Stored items

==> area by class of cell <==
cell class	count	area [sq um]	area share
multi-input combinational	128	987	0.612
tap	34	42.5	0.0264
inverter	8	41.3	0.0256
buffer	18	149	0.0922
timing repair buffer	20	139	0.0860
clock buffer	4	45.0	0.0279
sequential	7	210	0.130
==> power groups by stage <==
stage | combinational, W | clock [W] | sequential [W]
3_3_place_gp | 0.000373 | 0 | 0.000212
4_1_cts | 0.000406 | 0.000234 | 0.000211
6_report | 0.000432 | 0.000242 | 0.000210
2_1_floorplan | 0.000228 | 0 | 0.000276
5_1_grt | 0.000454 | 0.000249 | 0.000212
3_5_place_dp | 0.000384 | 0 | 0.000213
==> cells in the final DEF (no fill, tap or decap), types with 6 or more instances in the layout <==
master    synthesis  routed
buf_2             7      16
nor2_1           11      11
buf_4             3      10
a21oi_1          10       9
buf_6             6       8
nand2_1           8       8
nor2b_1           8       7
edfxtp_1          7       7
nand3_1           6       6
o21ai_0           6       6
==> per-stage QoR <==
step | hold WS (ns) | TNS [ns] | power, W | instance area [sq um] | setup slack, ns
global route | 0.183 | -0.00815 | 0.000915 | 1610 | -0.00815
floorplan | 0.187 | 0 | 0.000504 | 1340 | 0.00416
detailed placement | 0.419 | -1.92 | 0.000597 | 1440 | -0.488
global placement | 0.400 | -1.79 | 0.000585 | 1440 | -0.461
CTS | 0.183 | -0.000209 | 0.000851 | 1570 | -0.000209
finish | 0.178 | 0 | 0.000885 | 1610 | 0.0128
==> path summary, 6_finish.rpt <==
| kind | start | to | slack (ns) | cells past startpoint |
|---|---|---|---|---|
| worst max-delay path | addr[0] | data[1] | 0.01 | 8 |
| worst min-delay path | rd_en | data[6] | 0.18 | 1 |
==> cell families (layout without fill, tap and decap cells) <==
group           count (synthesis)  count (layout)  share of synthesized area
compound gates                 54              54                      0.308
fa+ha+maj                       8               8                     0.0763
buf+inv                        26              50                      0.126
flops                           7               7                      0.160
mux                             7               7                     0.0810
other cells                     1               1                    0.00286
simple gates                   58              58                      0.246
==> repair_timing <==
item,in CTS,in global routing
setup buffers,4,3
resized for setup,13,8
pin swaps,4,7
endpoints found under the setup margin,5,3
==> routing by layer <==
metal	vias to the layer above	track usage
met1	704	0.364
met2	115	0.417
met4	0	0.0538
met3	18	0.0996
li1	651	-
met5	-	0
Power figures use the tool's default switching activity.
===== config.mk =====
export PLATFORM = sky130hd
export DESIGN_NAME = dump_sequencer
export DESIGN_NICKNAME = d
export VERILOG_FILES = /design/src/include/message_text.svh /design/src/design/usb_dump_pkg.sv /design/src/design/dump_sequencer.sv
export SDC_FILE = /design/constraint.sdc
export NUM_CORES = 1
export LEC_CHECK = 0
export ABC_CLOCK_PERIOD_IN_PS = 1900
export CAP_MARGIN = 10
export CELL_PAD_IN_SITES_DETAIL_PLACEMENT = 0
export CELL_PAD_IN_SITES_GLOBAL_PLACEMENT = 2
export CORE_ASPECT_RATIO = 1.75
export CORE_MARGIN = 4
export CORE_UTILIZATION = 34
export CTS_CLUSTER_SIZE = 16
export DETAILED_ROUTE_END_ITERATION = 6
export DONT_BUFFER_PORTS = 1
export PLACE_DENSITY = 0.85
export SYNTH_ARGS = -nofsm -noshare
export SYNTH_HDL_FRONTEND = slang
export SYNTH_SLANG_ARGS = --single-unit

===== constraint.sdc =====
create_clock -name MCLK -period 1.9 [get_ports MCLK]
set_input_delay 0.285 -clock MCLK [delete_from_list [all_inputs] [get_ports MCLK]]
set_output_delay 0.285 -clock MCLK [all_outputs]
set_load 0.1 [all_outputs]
---
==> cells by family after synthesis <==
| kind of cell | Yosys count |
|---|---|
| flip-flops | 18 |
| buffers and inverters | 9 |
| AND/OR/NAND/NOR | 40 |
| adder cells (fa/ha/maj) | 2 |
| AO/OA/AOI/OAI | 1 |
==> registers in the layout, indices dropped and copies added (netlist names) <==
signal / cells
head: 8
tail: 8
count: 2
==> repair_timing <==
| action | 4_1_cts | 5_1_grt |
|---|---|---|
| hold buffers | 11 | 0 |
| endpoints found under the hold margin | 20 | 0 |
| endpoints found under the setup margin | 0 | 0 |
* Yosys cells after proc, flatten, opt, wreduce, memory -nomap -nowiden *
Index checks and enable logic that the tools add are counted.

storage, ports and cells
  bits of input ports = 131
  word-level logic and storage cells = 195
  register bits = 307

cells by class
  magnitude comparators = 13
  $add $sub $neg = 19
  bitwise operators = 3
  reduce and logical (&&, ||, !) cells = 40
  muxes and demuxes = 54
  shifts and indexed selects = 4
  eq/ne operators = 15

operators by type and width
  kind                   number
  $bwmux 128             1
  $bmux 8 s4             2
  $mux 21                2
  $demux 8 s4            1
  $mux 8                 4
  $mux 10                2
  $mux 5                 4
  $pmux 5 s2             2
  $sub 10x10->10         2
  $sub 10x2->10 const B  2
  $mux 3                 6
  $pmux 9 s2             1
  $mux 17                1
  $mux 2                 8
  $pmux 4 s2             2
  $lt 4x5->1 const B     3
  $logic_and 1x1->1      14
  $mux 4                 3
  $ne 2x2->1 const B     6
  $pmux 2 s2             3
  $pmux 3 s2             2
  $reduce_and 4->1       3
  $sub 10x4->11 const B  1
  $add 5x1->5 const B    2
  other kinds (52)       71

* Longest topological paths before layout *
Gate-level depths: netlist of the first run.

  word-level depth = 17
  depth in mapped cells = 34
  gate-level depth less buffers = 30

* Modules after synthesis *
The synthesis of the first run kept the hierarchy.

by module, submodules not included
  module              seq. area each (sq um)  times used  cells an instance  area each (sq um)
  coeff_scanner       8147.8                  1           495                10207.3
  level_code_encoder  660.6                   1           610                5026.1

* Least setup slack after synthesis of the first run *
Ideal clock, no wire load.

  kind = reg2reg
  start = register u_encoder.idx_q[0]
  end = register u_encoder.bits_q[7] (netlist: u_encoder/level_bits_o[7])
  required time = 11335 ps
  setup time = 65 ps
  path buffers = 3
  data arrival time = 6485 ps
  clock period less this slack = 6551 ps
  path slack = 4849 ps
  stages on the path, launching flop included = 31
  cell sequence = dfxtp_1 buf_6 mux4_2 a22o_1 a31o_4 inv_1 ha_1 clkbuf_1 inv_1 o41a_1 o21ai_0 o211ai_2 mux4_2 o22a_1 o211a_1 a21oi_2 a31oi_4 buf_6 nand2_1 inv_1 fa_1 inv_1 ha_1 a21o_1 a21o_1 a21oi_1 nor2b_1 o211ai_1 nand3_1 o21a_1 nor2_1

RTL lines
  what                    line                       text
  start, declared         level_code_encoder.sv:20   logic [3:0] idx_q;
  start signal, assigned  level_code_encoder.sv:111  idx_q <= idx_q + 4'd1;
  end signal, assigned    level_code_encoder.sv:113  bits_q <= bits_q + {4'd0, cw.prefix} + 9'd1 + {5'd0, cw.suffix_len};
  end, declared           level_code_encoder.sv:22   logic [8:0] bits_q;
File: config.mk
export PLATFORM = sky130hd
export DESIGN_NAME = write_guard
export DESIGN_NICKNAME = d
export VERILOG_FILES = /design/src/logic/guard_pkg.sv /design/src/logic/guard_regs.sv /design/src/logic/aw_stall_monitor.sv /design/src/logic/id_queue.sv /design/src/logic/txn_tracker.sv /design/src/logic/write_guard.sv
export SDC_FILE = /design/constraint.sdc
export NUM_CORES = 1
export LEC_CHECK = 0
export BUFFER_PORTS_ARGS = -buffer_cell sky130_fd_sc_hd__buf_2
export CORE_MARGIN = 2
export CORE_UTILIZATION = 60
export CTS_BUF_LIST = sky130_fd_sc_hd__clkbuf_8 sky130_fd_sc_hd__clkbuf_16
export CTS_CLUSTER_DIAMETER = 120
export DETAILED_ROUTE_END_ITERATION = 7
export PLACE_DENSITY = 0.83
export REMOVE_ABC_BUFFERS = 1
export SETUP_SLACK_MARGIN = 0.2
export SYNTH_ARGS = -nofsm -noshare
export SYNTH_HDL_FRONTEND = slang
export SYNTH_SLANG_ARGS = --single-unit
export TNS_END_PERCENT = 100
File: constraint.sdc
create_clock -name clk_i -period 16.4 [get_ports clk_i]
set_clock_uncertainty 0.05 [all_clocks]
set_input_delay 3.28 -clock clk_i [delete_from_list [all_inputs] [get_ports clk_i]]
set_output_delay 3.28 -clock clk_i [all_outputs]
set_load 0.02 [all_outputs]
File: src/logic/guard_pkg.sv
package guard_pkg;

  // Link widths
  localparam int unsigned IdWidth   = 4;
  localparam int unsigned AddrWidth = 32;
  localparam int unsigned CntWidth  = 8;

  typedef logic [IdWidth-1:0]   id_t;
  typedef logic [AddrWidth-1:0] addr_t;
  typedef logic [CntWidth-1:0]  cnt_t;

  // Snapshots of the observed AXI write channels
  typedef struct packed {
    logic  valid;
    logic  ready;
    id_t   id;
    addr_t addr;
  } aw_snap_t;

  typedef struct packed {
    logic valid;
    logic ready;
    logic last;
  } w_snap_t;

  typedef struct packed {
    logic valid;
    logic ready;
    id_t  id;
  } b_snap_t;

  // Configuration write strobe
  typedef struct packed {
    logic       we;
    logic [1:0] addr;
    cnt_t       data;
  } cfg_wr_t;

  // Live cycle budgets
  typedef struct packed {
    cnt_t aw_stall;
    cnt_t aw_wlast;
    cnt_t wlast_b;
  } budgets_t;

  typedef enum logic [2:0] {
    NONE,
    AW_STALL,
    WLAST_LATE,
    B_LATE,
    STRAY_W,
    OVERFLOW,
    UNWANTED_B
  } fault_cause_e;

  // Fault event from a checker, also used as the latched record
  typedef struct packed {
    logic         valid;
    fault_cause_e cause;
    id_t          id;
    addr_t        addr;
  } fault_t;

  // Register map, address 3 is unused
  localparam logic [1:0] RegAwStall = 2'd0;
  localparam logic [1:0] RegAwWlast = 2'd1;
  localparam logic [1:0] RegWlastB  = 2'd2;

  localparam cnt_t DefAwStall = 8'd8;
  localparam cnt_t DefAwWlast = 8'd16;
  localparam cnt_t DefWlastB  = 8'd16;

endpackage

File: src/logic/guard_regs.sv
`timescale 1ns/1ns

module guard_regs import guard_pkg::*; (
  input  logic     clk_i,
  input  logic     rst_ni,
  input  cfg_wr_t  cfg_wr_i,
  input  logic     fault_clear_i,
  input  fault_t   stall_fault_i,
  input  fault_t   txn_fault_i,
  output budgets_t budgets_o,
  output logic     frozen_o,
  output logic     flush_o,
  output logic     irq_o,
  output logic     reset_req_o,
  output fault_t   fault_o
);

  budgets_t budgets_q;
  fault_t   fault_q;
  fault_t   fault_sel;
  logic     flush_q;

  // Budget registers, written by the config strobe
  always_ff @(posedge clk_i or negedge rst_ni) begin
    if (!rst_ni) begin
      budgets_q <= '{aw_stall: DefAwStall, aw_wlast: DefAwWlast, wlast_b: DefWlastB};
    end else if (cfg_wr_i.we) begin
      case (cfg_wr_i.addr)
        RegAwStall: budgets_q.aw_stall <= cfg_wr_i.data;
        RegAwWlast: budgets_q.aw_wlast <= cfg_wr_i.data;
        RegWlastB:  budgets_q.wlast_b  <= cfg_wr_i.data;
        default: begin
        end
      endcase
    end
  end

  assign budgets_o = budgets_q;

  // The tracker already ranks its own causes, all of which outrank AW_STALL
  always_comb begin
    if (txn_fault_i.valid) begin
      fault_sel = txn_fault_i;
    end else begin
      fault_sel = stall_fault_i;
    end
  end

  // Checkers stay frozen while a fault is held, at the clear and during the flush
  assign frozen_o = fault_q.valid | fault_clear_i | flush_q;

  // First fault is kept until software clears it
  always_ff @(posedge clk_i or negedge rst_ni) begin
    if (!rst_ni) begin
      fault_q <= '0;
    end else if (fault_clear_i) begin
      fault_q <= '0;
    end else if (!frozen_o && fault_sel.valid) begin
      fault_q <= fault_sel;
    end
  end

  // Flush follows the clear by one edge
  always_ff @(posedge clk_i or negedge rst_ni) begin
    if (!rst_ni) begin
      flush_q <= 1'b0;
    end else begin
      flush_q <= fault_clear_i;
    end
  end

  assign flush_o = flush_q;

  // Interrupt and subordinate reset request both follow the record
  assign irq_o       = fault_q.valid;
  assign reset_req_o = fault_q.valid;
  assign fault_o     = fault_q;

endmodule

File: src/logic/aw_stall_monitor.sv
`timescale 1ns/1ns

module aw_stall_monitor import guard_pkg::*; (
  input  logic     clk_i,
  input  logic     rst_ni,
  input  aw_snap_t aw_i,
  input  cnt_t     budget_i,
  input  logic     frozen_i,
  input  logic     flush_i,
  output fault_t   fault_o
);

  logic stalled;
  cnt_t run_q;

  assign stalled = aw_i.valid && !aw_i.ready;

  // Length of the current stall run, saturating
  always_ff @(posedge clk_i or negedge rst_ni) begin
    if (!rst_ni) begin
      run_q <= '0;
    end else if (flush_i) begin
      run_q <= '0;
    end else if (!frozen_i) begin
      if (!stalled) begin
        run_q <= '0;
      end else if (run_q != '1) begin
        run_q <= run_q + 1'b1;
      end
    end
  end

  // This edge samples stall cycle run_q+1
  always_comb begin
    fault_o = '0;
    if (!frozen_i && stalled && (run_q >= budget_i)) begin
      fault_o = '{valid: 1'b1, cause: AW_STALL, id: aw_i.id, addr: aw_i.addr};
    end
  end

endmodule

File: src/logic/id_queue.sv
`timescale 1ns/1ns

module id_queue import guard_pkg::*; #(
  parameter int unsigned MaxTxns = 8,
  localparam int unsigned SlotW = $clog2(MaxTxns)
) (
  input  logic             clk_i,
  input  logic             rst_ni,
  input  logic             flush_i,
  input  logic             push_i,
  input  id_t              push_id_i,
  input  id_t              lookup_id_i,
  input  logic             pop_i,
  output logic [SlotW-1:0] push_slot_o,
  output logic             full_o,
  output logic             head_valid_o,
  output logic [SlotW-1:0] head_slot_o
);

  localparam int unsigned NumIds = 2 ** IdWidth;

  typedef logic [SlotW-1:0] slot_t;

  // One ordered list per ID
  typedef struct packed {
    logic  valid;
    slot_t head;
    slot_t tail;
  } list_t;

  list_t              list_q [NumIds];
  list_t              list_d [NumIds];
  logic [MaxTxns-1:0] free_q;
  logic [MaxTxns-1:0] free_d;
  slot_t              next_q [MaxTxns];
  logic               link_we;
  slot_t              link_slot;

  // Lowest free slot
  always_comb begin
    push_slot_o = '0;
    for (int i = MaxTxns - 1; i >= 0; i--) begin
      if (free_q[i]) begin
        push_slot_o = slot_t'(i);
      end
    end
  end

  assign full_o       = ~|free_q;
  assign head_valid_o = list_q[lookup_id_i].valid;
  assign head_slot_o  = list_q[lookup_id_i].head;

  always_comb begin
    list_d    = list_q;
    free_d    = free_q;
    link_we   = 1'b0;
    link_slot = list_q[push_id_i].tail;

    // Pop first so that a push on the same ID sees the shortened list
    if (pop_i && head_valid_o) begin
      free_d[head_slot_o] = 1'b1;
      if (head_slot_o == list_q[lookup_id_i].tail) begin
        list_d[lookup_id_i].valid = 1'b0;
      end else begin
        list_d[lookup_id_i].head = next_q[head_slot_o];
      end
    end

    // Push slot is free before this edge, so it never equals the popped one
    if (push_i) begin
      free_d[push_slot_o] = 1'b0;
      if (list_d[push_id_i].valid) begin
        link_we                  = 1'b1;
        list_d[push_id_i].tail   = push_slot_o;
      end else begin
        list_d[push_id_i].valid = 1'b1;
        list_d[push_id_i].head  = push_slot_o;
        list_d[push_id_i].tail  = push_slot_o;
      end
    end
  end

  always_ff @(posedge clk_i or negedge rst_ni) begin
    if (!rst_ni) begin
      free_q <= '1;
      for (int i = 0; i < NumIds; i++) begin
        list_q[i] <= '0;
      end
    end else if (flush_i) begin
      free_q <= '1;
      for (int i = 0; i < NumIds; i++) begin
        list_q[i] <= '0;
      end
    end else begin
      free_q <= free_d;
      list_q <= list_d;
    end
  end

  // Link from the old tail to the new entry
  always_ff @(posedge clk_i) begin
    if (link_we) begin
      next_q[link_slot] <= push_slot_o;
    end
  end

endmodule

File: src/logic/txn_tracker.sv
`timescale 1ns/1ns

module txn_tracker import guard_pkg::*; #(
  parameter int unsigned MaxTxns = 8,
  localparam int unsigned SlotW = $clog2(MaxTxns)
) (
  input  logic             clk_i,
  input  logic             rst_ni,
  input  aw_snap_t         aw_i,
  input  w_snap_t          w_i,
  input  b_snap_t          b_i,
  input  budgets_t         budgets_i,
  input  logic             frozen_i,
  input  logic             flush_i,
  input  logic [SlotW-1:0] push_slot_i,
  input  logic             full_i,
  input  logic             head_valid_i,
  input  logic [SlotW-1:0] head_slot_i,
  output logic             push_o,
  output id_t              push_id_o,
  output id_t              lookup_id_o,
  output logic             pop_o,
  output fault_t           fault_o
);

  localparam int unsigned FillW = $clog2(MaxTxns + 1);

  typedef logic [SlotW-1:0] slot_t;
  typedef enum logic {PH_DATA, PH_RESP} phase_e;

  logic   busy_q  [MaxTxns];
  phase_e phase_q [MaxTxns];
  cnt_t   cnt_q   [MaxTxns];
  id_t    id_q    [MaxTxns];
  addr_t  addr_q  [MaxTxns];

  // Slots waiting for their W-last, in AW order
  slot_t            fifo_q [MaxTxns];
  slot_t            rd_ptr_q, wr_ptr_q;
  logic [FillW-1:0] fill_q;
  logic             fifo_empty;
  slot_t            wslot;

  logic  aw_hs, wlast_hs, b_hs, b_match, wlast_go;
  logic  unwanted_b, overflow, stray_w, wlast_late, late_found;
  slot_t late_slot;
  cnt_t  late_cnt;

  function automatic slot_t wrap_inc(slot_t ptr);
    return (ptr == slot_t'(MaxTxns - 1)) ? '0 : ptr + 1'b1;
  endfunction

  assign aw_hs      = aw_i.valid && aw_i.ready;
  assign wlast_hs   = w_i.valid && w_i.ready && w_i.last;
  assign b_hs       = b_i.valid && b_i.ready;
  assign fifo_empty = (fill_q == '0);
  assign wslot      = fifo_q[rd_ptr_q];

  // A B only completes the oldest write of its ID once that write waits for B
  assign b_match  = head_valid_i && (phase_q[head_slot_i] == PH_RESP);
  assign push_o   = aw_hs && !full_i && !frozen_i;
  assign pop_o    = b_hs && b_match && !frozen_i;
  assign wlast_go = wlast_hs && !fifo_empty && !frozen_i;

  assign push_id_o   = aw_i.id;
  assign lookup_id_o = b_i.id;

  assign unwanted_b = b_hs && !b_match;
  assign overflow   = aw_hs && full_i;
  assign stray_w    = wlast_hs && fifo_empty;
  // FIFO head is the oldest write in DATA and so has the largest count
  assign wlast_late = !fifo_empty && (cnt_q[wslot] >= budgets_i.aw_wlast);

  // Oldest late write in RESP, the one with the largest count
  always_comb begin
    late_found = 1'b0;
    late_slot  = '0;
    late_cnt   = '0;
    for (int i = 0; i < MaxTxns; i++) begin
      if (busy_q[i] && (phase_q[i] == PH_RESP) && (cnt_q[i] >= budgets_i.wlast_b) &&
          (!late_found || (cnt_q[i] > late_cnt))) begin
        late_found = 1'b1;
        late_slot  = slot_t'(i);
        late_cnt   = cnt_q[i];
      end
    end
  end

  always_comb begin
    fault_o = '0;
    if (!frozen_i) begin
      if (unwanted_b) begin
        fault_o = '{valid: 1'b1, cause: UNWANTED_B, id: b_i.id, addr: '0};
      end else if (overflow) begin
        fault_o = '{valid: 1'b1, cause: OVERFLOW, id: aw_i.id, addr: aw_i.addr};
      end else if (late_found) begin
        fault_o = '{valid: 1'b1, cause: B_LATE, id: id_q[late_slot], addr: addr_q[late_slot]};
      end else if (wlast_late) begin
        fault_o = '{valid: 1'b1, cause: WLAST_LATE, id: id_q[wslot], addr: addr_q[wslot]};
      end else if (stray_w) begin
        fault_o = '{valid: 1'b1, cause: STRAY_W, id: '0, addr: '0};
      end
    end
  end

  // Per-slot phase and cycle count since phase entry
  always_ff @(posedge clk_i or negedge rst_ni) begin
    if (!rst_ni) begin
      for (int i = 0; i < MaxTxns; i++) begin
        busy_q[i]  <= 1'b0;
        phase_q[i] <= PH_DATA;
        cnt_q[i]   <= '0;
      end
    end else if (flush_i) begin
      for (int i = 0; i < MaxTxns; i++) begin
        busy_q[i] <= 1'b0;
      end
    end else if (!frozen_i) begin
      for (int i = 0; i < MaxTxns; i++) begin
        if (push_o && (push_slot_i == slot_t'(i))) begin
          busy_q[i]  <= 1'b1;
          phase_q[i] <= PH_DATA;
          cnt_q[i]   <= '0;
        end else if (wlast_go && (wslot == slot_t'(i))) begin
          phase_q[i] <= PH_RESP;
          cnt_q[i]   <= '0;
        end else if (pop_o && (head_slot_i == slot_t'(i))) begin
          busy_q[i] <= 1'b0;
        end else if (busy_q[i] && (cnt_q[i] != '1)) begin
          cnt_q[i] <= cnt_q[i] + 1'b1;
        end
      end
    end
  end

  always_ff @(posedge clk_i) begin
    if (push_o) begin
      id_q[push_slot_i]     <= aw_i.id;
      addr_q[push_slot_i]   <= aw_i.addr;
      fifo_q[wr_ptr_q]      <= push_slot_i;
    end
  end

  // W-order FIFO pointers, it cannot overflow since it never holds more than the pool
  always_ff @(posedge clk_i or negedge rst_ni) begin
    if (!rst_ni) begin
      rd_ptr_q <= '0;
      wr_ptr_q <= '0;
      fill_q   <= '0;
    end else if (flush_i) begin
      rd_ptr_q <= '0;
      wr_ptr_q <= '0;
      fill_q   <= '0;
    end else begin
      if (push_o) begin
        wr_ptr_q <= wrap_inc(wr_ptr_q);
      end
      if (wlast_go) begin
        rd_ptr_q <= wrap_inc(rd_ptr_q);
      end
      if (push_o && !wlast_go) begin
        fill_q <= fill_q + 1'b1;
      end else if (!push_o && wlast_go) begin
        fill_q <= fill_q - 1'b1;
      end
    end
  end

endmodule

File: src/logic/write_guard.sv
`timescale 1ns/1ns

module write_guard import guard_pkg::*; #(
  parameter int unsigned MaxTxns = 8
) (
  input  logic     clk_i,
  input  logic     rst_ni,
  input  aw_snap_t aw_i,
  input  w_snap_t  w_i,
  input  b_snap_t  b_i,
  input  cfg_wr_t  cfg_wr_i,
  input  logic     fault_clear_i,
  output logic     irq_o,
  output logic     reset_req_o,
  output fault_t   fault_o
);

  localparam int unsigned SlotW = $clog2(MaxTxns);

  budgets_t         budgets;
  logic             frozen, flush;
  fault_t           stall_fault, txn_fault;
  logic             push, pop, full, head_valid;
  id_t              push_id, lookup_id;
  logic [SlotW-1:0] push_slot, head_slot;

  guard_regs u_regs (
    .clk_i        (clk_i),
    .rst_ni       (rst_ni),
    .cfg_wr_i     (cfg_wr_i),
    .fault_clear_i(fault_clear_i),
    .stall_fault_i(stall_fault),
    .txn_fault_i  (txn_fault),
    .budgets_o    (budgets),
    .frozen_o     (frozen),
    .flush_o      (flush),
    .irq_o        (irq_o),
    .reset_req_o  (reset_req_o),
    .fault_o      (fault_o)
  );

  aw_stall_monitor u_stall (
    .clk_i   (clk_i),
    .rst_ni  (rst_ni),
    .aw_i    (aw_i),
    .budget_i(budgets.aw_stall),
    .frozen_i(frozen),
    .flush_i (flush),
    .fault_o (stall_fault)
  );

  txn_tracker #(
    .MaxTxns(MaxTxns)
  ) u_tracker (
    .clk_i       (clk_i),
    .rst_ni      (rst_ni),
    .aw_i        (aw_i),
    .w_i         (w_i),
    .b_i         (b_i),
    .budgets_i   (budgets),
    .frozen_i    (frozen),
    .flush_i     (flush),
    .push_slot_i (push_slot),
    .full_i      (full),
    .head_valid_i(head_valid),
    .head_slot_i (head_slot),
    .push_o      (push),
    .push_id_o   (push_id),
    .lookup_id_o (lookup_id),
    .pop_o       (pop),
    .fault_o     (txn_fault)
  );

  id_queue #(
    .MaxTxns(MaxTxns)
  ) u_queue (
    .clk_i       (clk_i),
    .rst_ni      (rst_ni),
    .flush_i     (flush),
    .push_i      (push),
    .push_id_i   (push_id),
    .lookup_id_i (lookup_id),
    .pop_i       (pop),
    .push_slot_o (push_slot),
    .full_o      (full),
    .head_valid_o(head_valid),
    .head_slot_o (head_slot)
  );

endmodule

*EXERCISE*. From the records above, retype only the lines starting at the line that contains "(fa/ha/maj) | 2 |" and ending at the line that contains "eq/ne operators = 15", both included.

*COMPLETED TASK*.
| adder cells (fa/ha/maj) | 2 |
| AO/OA/AOI/OAI | 1 |
==> registers in the layout, indices dropped and copies added (netlist names) <==
signal / cells
head: 8
tail: 8
count: 2
==> repair_timing <==
| action | 4_1_cts | 5_1_grt |
|---|---|---|
| hold buffers | 11 | 0 |
| endpoints found under the hold margin | 20 | 0 |
| endpoints found under the setup margin | 0 | 0 |
* Yosys cells after proc, flatten, opt, wreduce, memory -nomap -nowiden *
Index checks and enable logic that the tools add are counted.

storage, ports and cells
  bits of input ports = 131
  word-level logic and storage cells = 195
  register bits = 307

cells by class
  magnitude comparators = 13
  $add $sub $neg = 19
  bitwise operators = 3
  reduce and logical (&&, ||, !) cells = 40
  muxes and demuxes = 54
  shifts and indexed selects = 4
  eq/ne operators = 15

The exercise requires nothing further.